[Collected data entries]
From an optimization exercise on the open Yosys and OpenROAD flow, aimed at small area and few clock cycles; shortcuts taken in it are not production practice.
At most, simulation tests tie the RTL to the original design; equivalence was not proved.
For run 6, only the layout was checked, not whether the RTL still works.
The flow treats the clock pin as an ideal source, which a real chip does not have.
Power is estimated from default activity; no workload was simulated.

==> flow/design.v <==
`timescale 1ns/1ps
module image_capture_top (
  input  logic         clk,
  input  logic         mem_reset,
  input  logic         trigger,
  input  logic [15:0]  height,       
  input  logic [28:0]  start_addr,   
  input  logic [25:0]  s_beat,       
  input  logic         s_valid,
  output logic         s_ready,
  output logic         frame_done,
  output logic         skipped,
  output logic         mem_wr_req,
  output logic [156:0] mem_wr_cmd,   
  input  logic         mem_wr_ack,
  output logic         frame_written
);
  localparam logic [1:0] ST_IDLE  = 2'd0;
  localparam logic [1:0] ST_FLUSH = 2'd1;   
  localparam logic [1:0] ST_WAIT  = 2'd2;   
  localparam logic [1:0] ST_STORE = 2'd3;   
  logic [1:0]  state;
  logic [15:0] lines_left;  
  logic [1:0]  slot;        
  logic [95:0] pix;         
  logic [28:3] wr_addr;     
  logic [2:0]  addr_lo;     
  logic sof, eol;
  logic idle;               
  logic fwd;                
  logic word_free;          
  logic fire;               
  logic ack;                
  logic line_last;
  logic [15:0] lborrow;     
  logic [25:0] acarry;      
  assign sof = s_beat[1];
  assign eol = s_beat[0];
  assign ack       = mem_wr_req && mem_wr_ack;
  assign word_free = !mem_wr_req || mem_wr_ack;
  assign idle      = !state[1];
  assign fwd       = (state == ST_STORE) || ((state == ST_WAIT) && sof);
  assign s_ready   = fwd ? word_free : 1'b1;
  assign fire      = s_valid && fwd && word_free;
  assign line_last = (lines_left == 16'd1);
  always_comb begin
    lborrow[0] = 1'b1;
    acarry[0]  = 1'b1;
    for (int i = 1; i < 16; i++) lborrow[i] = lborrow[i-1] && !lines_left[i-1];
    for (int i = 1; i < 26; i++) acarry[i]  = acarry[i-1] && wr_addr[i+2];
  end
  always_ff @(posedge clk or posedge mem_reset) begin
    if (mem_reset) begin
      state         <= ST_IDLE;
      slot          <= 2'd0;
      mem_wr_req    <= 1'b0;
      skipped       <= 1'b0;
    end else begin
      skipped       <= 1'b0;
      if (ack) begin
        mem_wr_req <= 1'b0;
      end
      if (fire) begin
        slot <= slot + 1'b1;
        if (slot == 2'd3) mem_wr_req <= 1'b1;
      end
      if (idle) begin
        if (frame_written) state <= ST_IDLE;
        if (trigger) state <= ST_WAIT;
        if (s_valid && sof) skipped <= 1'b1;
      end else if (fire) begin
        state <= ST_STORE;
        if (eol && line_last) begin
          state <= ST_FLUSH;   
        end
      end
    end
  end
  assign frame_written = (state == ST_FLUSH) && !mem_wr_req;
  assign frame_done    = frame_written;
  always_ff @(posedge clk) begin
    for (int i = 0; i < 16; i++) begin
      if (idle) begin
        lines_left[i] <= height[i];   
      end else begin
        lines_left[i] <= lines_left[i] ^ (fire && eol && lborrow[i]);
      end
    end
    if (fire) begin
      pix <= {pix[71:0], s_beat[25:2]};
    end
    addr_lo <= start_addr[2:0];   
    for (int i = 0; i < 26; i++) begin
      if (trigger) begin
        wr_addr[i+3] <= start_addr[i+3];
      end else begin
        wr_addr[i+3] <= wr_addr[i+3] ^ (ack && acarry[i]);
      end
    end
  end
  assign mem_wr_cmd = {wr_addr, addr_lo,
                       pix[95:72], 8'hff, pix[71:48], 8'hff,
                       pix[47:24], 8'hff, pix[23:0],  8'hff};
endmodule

...

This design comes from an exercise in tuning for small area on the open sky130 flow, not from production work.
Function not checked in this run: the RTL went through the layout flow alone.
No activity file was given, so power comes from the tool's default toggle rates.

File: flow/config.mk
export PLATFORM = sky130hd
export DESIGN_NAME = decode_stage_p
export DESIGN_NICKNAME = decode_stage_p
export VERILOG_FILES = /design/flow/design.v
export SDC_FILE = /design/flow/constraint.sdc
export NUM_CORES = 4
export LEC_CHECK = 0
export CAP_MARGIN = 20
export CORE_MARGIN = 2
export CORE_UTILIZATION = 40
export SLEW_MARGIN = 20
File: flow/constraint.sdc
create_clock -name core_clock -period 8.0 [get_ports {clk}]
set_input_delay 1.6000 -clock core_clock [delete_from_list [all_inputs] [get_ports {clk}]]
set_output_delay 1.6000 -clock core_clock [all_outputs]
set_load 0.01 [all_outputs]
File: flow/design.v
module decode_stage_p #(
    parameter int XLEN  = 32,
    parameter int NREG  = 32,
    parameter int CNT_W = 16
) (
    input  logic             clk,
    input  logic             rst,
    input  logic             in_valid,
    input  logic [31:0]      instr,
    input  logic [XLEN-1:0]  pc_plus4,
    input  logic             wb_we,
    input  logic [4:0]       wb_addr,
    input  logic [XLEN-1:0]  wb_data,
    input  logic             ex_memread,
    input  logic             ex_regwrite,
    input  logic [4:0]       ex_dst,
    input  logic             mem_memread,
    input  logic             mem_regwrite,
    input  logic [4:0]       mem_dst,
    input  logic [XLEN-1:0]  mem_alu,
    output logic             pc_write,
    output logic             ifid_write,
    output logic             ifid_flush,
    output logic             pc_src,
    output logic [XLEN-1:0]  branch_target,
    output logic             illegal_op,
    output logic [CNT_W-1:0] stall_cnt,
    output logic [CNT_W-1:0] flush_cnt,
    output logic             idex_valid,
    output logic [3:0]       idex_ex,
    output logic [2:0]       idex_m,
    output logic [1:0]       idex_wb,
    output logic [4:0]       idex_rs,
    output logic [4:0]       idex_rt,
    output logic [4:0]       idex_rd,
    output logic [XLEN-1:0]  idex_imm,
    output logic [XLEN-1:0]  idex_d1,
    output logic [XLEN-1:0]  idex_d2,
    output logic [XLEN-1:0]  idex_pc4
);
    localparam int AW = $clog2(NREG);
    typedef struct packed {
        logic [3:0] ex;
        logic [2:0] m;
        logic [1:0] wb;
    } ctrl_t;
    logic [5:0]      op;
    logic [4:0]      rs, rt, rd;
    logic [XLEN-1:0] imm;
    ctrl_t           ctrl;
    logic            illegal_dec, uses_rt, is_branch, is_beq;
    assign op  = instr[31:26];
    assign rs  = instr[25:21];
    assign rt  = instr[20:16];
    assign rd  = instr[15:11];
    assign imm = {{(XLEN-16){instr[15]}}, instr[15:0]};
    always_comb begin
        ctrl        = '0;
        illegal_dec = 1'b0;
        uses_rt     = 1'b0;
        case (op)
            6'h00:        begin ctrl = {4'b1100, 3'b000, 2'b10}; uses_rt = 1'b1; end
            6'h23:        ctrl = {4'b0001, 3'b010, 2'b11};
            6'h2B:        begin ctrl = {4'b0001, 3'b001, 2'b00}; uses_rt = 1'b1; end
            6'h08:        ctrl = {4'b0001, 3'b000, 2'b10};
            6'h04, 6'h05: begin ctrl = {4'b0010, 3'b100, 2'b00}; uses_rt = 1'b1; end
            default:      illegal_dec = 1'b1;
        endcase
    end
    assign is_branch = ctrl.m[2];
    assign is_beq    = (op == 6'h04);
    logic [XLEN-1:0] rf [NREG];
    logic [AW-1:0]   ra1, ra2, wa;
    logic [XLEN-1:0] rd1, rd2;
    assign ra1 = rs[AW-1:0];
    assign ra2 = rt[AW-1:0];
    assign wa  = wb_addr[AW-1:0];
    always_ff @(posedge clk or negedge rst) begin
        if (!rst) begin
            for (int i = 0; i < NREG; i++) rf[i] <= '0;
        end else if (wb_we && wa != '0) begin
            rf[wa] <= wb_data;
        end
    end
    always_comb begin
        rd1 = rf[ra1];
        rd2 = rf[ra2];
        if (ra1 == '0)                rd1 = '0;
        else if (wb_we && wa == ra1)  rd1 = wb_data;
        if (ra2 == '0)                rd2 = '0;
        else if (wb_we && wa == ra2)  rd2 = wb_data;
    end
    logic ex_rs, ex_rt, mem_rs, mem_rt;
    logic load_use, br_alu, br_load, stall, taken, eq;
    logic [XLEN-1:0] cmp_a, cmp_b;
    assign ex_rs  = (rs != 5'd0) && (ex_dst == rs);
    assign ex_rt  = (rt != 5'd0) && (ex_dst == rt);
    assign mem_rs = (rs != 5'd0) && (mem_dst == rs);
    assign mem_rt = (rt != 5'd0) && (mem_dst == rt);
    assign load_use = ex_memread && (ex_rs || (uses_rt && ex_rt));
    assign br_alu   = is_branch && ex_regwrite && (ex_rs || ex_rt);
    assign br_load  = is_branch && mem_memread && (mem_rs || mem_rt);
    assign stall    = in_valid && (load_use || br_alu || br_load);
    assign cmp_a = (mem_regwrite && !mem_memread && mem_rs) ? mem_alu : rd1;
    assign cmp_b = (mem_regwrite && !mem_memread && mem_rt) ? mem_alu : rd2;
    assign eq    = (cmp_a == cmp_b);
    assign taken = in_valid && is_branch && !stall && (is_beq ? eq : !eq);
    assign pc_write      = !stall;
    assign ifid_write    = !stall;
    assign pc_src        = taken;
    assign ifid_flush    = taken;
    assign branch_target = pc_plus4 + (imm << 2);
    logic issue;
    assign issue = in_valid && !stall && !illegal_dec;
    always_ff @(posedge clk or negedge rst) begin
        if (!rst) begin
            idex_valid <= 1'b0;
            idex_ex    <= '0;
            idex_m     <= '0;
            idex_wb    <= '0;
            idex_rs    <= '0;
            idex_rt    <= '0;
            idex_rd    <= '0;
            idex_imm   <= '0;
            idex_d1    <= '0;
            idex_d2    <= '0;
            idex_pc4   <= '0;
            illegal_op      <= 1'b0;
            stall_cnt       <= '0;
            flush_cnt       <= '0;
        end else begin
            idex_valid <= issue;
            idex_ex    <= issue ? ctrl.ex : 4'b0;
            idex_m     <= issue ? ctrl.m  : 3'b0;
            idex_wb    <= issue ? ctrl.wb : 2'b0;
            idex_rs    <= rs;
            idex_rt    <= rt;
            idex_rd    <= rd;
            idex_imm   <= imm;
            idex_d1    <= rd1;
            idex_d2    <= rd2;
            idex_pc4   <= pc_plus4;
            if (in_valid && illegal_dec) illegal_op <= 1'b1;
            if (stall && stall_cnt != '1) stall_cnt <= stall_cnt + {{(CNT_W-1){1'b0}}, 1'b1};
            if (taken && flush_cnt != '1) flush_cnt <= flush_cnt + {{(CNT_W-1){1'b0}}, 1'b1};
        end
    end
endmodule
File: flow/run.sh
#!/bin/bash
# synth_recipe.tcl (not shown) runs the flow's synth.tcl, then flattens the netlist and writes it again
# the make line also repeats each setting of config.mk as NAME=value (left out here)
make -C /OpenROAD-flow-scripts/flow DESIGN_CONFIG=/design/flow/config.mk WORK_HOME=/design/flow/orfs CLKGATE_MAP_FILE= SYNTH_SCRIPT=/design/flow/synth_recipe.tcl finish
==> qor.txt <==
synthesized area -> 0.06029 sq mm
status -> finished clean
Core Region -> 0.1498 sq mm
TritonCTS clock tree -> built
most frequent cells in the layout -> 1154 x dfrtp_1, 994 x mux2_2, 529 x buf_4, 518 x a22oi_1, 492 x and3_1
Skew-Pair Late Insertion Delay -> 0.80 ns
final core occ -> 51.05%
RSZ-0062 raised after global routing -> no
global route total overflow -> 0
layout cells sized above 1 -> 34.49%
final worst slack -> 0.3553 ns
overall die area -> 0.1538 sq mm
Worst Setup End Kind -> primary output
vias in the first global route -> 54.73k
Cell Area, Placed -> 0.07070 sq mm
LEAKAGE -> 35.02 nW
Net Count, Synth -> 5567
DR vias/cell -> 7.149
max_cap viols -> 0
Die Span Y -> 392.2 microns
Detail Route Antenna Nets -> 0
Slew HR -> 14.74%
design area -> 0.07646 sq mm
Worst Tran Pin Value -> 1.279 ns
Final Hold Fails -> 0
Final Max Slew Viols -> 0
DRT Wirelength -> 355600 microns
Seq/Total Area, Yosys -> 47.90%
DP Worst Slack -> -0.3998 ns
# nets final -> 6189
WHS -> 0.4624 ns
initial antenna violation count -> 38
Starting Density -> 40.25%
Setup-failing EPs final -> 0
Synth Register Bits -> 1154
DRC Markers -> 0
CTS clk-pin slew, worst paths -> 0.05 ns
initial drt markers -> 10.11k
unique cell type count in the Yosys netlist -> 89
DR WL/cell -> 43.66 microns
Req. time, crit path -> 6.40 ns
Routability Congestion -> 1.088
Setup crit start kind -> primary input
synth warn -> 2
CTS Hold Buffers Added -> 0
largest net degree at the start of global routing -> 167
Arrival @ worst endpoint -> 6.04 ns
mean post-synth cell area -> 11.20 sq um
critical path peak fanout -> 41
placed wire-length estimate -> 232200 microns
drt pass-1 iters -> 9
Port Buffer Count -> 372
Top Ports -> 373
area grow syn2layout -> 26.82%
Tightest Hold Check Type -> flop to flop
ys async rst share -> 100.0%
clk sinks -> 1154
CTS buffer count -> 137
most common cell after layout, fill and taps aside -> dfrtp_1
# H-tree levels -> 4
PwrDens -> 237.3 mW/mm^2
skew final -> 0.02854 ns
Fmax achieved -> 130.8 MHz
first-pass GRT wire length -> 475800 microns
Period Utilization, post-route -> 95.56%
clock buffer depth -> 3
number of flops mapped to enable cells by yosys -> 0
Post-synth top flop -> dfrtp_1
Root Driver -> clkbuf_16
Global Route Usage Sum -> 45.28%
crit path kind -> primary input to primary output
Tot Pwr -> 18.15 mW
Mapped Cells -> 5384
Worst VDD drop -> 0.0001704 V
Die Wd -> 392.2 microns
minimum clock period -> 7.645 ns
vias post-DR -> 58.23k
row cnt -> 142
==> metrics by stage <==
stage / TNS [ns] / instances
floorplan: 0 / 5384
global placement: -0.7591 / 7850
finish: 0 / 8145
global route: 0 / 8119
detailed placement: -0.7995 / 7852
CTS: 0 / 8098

EXERCISE DESCRIPTION: In the data above, which lines lie between the line with "From an optimization" and the line with "For run 6, only", inclusive? Print those lines exactly and nothing else.

ANSWER BOX:
From an optimization exercise on the open Yosys and OpenROAD flow, aimed at small area and few clock cycles; shortcuts taken in it are not production practice.
At most, simulation tests tie the RTL to the original design; equivalence was not proved.
For run 6, only the layout was checked, not whether the RTL still works.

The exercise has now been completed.